2026-04-10/Ben Severn

Reconciling 15 OSS Vulnerability Databases: What They Actually Cover

Cross-database ER across OSV, GHSA, PyPA, RustSec, Go vulndb — 869k records, 608k canonical vulns, and one structural blind spot.

entity-resolutiongoldenmatchsecurityvulnerabilitiespython

If you run an open source project, you probably rely on a vulnerability scanner that queries one or two databases. Dependabot looks at GitHub Security Advisories. pip-audit looks at PyPA. cargo audit looks at RustSec. Each tool has an opinion about what counts as a known vulnerability, and those opinions only partially overlap.

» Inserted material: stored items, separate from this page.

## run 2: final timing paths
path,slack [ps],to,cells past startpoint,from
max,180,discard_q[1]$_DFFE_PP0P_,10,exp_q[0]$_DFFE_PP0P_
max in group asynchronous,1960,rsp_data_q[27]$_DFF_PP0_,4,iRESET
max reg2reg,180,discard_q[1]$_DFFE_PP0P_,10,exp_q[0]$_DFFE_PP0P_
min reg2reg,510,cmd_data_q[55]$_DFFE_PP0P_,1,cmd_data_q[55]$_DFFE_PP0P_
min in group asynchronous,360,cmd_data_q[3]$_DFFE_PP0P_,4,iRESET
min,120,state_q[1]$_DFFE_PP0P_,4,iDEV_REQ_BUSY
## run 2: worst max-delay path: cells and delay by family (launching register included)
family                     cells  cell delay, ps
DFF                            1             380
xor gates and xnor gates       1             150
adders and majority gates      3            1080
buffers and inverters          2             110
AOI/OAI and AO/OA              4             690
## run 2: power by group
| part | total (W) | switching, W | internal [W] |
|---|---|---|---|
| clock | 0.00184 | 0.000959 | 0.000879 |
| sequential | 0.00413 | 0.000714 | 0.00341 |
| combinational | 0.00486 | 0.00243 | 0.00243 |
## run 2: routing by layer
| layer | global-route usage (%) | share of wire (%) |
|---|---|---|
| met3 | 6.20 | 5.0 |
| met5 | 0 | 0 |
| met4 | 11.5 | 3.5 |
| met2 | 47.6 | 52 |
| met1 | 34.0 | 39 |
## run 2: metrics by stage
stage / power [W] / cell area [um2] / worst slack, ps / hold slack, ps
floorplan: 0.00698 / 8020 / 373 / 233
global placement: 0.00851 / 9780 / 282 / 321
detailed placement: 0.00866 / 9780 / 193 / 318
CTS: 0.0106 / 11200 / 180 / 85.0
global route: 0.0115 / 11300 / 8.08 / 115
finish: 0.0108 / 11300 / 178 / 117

I wanted to know, concretely, what the overlap looks like. Not "Dependabot is good" or "OSV is comprehensive" — actual numbers. So I did the same thing I did last week for blockchain attribution data: pointed one entity-resolution pipeline at every public vulnerability database I could download for free and let the union-find speak.

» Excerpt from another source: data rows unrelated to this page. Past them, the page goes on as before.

### src/rtl/pim_dram_scheduler.sv
// pim_dram_scheduler: open-page command scheduler sharing one DRAM bank between
// the PIM units. Round-robin arbitration, ACT/RD/WR/PRE sequencing with
// tRCD/tRAS/tWR/tRP enforced by saturating down-counters.
// Optional feature macro: PIM_SCHED_ROW_HIT_FIRST_EN (open-row hits win arbitration).
module pim_dram_scheduler #(
    parameter int NUM_REQ = 4,
    parameter int ADDR_W  = 10,
    parameter int TRCD    = 10,
    parameter int TRAS    = 22,
    parameter int TWR     = 7,
    parameter int TRP     = 10
) (
    input  logic                       clk,
    input  logic                       rst,
    input  logic [NUM_REQ-1:0]         req_valid,
    input  logic [NUM_REQ-1:0]         req_we,
    input  logic [NUM_REQ*ADDR_W-1:0]  req_row,
    output logic [NUM_REQ-1:0]         req_ack,
    output logic                       cmd_valid,
    output logic [1:0]                 cmd_op,
    output logic [ADDR_W-1:0]          cmd_row,
    output logic [$clog2(NUM_REQ)-1:0] cmd_id,
    output logic                       row_open,
    output logic                       busy
);
    localparam int ID_W   = $clog2(NUM_REQ);
    localparam int MAX_AB = (TRCD > TRAS) ? TRCD : TRAS;
    localparam int MAX_CD = (TWR > TRP) ? TWR : TRP;
    localparam int MAX_T  = (MAX_AB > MAX_CD) ? MAX_AB : MAX_CD;
    localparam int CNT_W  = $clog2(MAX_T + 1);

    localparam logic [1:0] OP_PRE = 2'b00;
    localparam logic [1:0] OP_ACT = 2'b01;
    localparam logic [1:0] OP_RD  = 2'b10;
    localparam logic [1:0] OP_WR  = 2'b11;

    typedef enum logic [1:0] {IDLE, ACT_WAIT, ACTIVE, PRE_WAIT} state_t;

    state_t              state;
    logic [CNT_W-1:0]    wait_cnt;
    logic [CNT_W-1:0]    tras_cnt;
    logic [CNT_W-1:0]    twr_cnt;
    logic [ID_W-1:0]     rr_ptr;
    logic [ID_W-1:0]     lat_id;
    logic [ADDR_W-1:0]   lat_row;
    logic                lat_we;
    logic [ADDR_W-1:0]   open_row;

    logic [ADDR_W-1:0]   rows [NUM_REQ];
    logic [NUM_REQ-1:0]  cand;
    logic [ID_W-1:0]     ptr_eff;
    logic [ID_W-1:0]     j;
    logic [ID_W-1:0]     win_id;
    logic                win_found;
    logic                row_hit;
    logic                hit_issue;
    logic                act_go;
    logic                acc_go;
    logic                pre_go;
    logic                arb_en;
    logic                do_latch;

    function automatic logic [ID_W-1:0] next_id(input logic [ID_W-1:0] id);
        return (id == ID_W'(NUM_REQ - 1)) ? '0 : id + 1'b1;
    endfunction

    // Unpack the flat row bus into one row per requester
    always_comb begin
        for (int i = 0; i < NUM_REQ; i++) begin
            rows[i] = req_row[i*ADDR_W +: ADDR_W];
        end
    end

    assign row_hit   = (lat_row == open_row);
    assign hit_issue = (state == ACTIVE) && busy && row_hit;
    assign act_go    = ((state == IDLE) && busy) || ((state == PRE_WAIT) && (wait_cnt == '0));
    assign acc_go    = ((state == ACT_WAIT) && (wait_cnt == '0)) || hit_issue;
    assign pre_go    = (state == ACTIVE) && busy && !row_hit && (tras_cnt == '0) && (twr_cnt == '0);
    // A hit issuing this cycle frees the latch, so the next winner is picked in
    // the same cycle to sustain one access per cycle.
    assign arb_en    = ((state == IDLE) && !busy) || ((state == ACTIVE) && (!busy || hit_issue));
    assign do_latch  = arb_en && win_found;

    // Round-robin winner selection; the requester being (or just) acked is masked
    // because it still holds req_valid until it has seen its ack.
    always_comb begin
        cand = req_valid & ~req_ack;
        if (hit_issue) begin
            cand[lat_id] = 1'b0;
        end
`ifdef PIM_SCHED_ROW_HIT_FIRST_EN
        begin
            logic [NUM_REQ-1:0] hit_vec;
            hit_vec = '0;
            for (int i = 0; i < NUM_REQ; i++) begin
                hit_vec[i] = cand[i] && (rows[i] == open_row) && (state == ACTIVE);
            end
            if (|hit_vec) begin
                cand = hit_vec;
            end
        end
`endif
        ptr_eff   = hit_issue ? next_id(lat_id) : rr_ptr;
        win_found = 1'b0;
        win_id    = '0;
        j         = '0;
        for (int k = 0; k < NUM_REQ; k++) begin
            j = ID_W'((int'(ptr_eff) + k) % NUM_REQ);
            if (!win_found && cand[j]) begin
                win_found = 1'b1;
                win_id    = j;
            end
        end
    end

    // Bank FSM, timing counters, request latch and registered command outputs
    always_ff @(posedge clk or posedge rst) begin
        if (rst) begin
            state     <= IDLE;
            wait_cnt  <= '0;
            tras_cnt  <= '0;
            twr_cnt   <= '0;
            rr_ptr    <= '0;
            lat_id    <= '0;
            lat_row   <= '0;
            lat_we    <= 1'b0;
            open_row  <= '0;
            req_ack   <= '0;
            cmd_valid <= 1'b0;
            cmd_op    <= OP_PRE;
            cmd_row   <= '0;
            cmd_id    <= '0;
            row_open  <= 1'b0;
            busy      <= 1'b0;
        end else begin
            cmd_valid <= 1'b0;
            req_ack   <= '0;
            if (wait_cnt != '0) wait_cnt <= wait_cnt - 1'b1;
            if (tras_cnt != '0) tras_cnt <= tras_cnt - 1'b1;
            if (twr_cnt  != '0) twr_cnt  <= twr_cnt  - 1'b1;

            if (act_go) begin
                cmd_valid <= 1'b1;
                cmd_op    <= OP_ACT;
                cmd_row   <= lat_row;
                cmd_id    <= lat_id;
                row_open  <= 1'b1;
                open_row  <= lat_row;
                wait_cnt  <= CNT_W'(TRCD - 1);
                tras_cnt  <= CNT_W'(TRAS - 1);
                state     <= ACT_WAIT;
            end else if (acc_go) begin
                cmd_valid       <= 1'b1;
                cmd_op          <= lat_we ? OP_WR : OP_RD;
                cmd_row         <= lat_row;
                cmd_id          <= lat_id;
                req_ack[lat_id] <= 1'b1;
                busy            <= 1'b0;
                rr_ptr          <= next_id(lat_id);
                if (lat_we) twr_cnt <= CNT_W'(TWR - 1);
                state           <= ACTIVE;
            end else if (pre_go) begin
                cmd_valid <= 1'b1;
                cmd_op    <= OP_PRE;
                cmd_row   <= '0;
                cmd_id    <= lat_id;
                row_open  <= 1'b0;
                wait_cnt  <= CNT_W'(TRP - 1);
                state     <= PRE_WAIT;
            end

            if (do_latch) begin
                lat_id  <= win_id;
                lat_row <= rows[win_id];
                lat_we  <= req_we[win_id];
                busy    <= 1'b1;
            end
        end
    end
endmodule

### config.mk
export PLATFORM = sky130hd
export DESIGN_NAME = pim_dram_scheduler
export DESIGN_NICKNAME = d
export VERILOG_FILES = /design/src/rtl/pim_dram_scheduler.sv
export SDC_FILE = /design/constraint.sdc
export NUM_CORES = 1
export LEC_CHECK = 0
export BUFFER_PORTS_ARGS = -buffer_cell sky130_fd_sc_hd__buf_4
export CAP_MARGIN = 10
export CORE_MARGIN = 1.5
export CORE_UTILIZATION = 25
export CTS_BUF_LIST = sky130_fd_sc_hd__clkbuf_8
export DETAILED_ROUTE_END_ITERATION = 6
export GPL_TIMING_DRIVEN = 0
export PLACE_DENSITY = 0.4
export SLEW_MARGIN = 10
export SYNTH_ARGS = -nofsm -noshare
export SYNTH_HDL_FRONTEND = slang
export SYNTH_SLANG_ARGS = --single-unit
### constraint.sdc
create_clock -name clk -period 6.4 [get_ports clk]
set_clock_uncertainty 0.15 [all_clocks]
set_input_delay 0.96 -clock clk [delete_from_list [all_inputs] [get_ports clk]]
set_output_delay 0.96 -clock clk [all_outputs]
set_load 0.005 [all_outputs]
==> impl_metrics.yaml <==
outcome:
  outcome: "complete, no violations"
timing:
  period_minus_slack_ps: 3178
  setup_viol: 0
  rsz0062_at_grt: "false"
  fmaxAchievable_ghz: 0.3147
  relSlewSlack_pct: 61.38
  setup_ws_ps: 3222
  min_period_over_period_pct: 49.66
  drv_slew: 0
  setup_tns_ps: 0
  worst_slew_pin_slew_ps: 575.5
  hold_viol_final: 0
synth:
  mappedNetlistNets: 375
  netlist_area_um2: 3256
  synth.top_cells.by_area: "dfrtp_1, mux2i_1, nand2_1"
  yosysTopAreaCell: "dfrtp_1"
  avgSynthCellArea_um2: 10.24
  ys.flop_type: "dfrtp_1"
  async_reset_ff_share_pct: 100.0
  synthCells: 318
  yosysMostFrequentCell: "dfrtp_1"
  synth-seq-cells: 63
  synth_edf_count: 0
  yosys_warnings: 0
  ys_types: 44
  synthTopCellsByCount: "dfrtp_1, nand2_1, mux2i_1"
  netlist.area_leader.share_pct: 48.42
  yosysSeqAreaShare_pct: 48.42
power_and_ir_drop:
  sw_frac_of_total_pct: 37.74
  power_density_nw_per_um2: 451.4
  seqPwrFrac_pct: 38.2
  ir_drop_mv: 0.1151
  switching_power_mw: 0.7176
  pwr-share-clk_pct: 18.0
  p_leak_nw: 2.031
  p_comb_share_pct: 43.8
  intPower_mw: 1.184
job:
  drv_cap: 0
place:
  port_buffers: 70
  place_area_um2: 4026
  finalWeightedCongestion: 0.7549
  dpl.cell_count: 561
  pre_cts_ws_ps: 3217
  dp_hpwl_mm: 6.007
clock_tree:
  clkSinkCount: 63
  cts_buffer_depth: 2
  clkSlewWorstSetupHoldPaths_ps: 70
  hold_buffers: 0
  clock_latency_ps: 340
  htree_levels: 3
  cts_made_buffers: 9
  post_cts_resized: 0
  cts_tree: "done"
  postCtsSetupRepairBufs: 0
  cts.root.buffer_cell: "clkbuf_8"
finish:
  final_cells: 575
  fin_nets: 457
  layout.core_utilization_pct: 33.24
  syn2layout_area_growth_pct: 29.36
  layout-drive-gt1-share_pct: 29.53
  diodes: 0
  final_area_um2: 4212
floorplan:
  ioPinCount: 71
  num_rows: 41
  die_height_um: 117.1
  die-area_um2: 13720
  die_w_um: 117.1
  start_util_pct: 25.69
  core_area_um2: 12670
critical_path:
  reg2reg_slack_ps: 3220
  critPathArrivalTime_ps: 3240
  startpoint_type: "register"
  end_kind: "register"
  required_ps: 6460
  worstSetupPathType: "register to register"
  crit_fanout: 10
worst_hold_path:
  holdCritPathClass: "input pin to asynchronous set/reset pin"
detailed_routing:
  wl_mm: 8.088
  drt_iter0_drc: 64
  viasPerCell: 4.438
  ant_nets: 0
  drt_first_pass_iters: 4
  num_vias: 2552
  drc_errors: 0
  wl_per_cell_um: 14.07
grt:
  grt_pass1_vias: 2603
  grt_pass1_wl_mm: 13.30
  grt_start_max_net_pins: 59
  grt_remaining_overflow: 0
  antenna_found_initial: 0
  grtUsageTotal_pct: 12.91
==> stage by stage <==
step	power [mW]	hold slack, ps
3_3_place_gp	1.572	317.3
2_1_floorplan	1.306	308.7
4_1_cts	1.941	325.2
6_report	1.901	339.3
3_5_place_dp	1.585	321.7
5_1_grt	2.075	330.4
==> cells in the final DEF (no fill, tap or decap), drive strengths merged, types with 12 or more instances in the layout <==
| cell | instances |
|---|---|
| buf | 79 |
| nand2 | 58 |
| inv | 13 |
| mux2i | 24 |
| mux2 | 12 |
| clkbuf | 16 |
| nor2 | 13 |
| dfrtp | 63 |
| o21ai | 20 |
| a21oi | 12 |
==> power groups by stage <==
| stage | clock [mW] | combinational, mW | sequential (mW) |
|---|---|---|---|
| after floorplan | 0 | 0.618 | 0.688 |
| after global placement | 0 | 0.836 | 0.736 |
| after detailed placement | 0 | 0.847 | 0.738 |
| after CTS | 0.357 | 0.852 | 0.732 |
| after global routing | 0.371 | 0.951 | 0.752 |
| final | 0.343 | 0.833 | 0.726 |
==> area by class of cell <==
cell class | instances | area (um2)
well taps | 172 | 215.2
fillers | 1360 | 8459
inverters | 13 | 51.30
clock inverters | 4 | 47.55
clock buffers | 10 | 137.6
flip-flops and latches | 63 | 1577
repair buffers | 71 | 553.0
multi-input cells | 228 | 1519
plain buffers | 14 | 111.4
==> layer usage <==
layer | vias to the layer above | routed length (um) | track usage [%]
li1 | 1268 | - | -
met2 | 61 | 3765 | 20.39
met3 | 15 | 353 | 2.884
met4 | 0 | 155 | 6.104
met1 | 1208 | 3814 | 16.84
met5 | - | 0 | 0
==> sequential cells by signal, summed over array words and instances (netlist names) <==
register and flops:
lat_we 1, tras_cnt 5, state 2, req_ack 4, cmd_id 2, lat_id 2
row_open 1, lat_row 10, cmd_valid 1, twr_cnt 5, rr_ptr 2, busy 1
wait_cnt 5, open_row 10, cmd_row 10, cmd_op 2
==> cell families after synthesis <==
kind of cell    count (synthesis)  synth area share (%)
simple gates                  108                 15.68
buf+inv                        27                 4.919
mux                            36                 11.53
fa+ha+maj                       7                 2.690
compound gates                 59                 11.91
flops                          63                 48.42
xor+xnor                       18                 4.842
==> worst max-delay path: stages (launching register included) <==
cell	delay (ps)
dfrtp_1	460
xor2_1	170
nor4_1	360
and4_1	280
buf_6	150
a21oi_1	50
or3_1	350
o21ai_1	490
or2_2	230
buf_2	220
o221ai_1	130
==> path summary, 6_finish.rpt <==
check,start,endpoint,depth (start not counted)
max,lat_row[4],lat_row[0],10
min,rst,cmd_row[6],2
max reg2reg,lat_row[4],lat_row[0],10
min reg2reg,row_open,row_open,2
max in group asynchronous,rst,req_ack[1],3
min in group clk,row_open,row_open,2
Note: power is estimated with default switching activity, not from simulation.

The answer is 869,771 records across 15 sources, collapsing to 608,463 canonical vulnerabilities. That reconciliation surfaces three findings I did not go looking for, and one of them changed how I think about OSS dependency scanning.

The fifteen sources

Every one of these publishes bulk exports, under permissive licenses, without an API key:

SourceRecordsWhat it covers
OSV.dev (10 ecosystem bulks)519,760PyPI, npm, Go, Maven, RubyGems, crates.io, Packagist, NuGet, Debian, Alpine
GitHub Advisory Database350,16428,618 reviewed + 297,078 unreviewed mirrors
PyPA advisory-database3,230Python Packaging Authority curated vulns
Go vulnerability DB3,079Go modules
RustSec advisory-db1,022Rust crates
EPSS~326,000Exploit prediction scores per CVE
Total records ingested869,771

Two things to notice about this list. First, OSV and GHSA dominate — between them they account for 870k of the 870k. The smaller ecosystem-specific databases (PyPA, RustSec, Go vulndb) are curated subsets that cover at most a few thousand entries each but often with higher-quality metadata. Second, GHSA splits internally into "reviewed" (28k — the set GitHub's security team actually touches) and "unreviewed" (297k — a passthrough mirror of NVD filtered to packages GitHub tracks). That split is going to matter.

The schema and the join

I projected every source to a nine-column row:

vuln_id    aliases   ecosystem   package   purl   published   modified   severity   source

vuln_id is the primary identifier that source uses — a GHSA-xxxx, CVE-xxxx, PYSEC-xxxx, RUSTSEC-xxxx, GO-xxxx, or MAL-xxxx. aliases is a semicolon-joined list of cross-database identifiers the source knows about. purl is the Package URL — a canonical string like pkg:pypi/tensorflow or pkg:maven/io.grpc/grpc-protobuf that uniquely names a package across every public ecosystem.

The useful insight for the ER work is that OSV's aliases field is a partial ground truth for the reconciliation pipeline. An OSV entry for GHSA-gcx2-gvj7-pxv3 might say aliases: [CVE-2022-24766, PYSEC-2022-170]. A separate entry in the PyPA database for PYSEC-2022-170 says aliases: [GHSA-gcx2-gvj7-pxv3, CVE-2022-24766]. The alias graph is mostly pre-computed — the ER pipeline's job is to walk it transitively and catch the cases where it isn't.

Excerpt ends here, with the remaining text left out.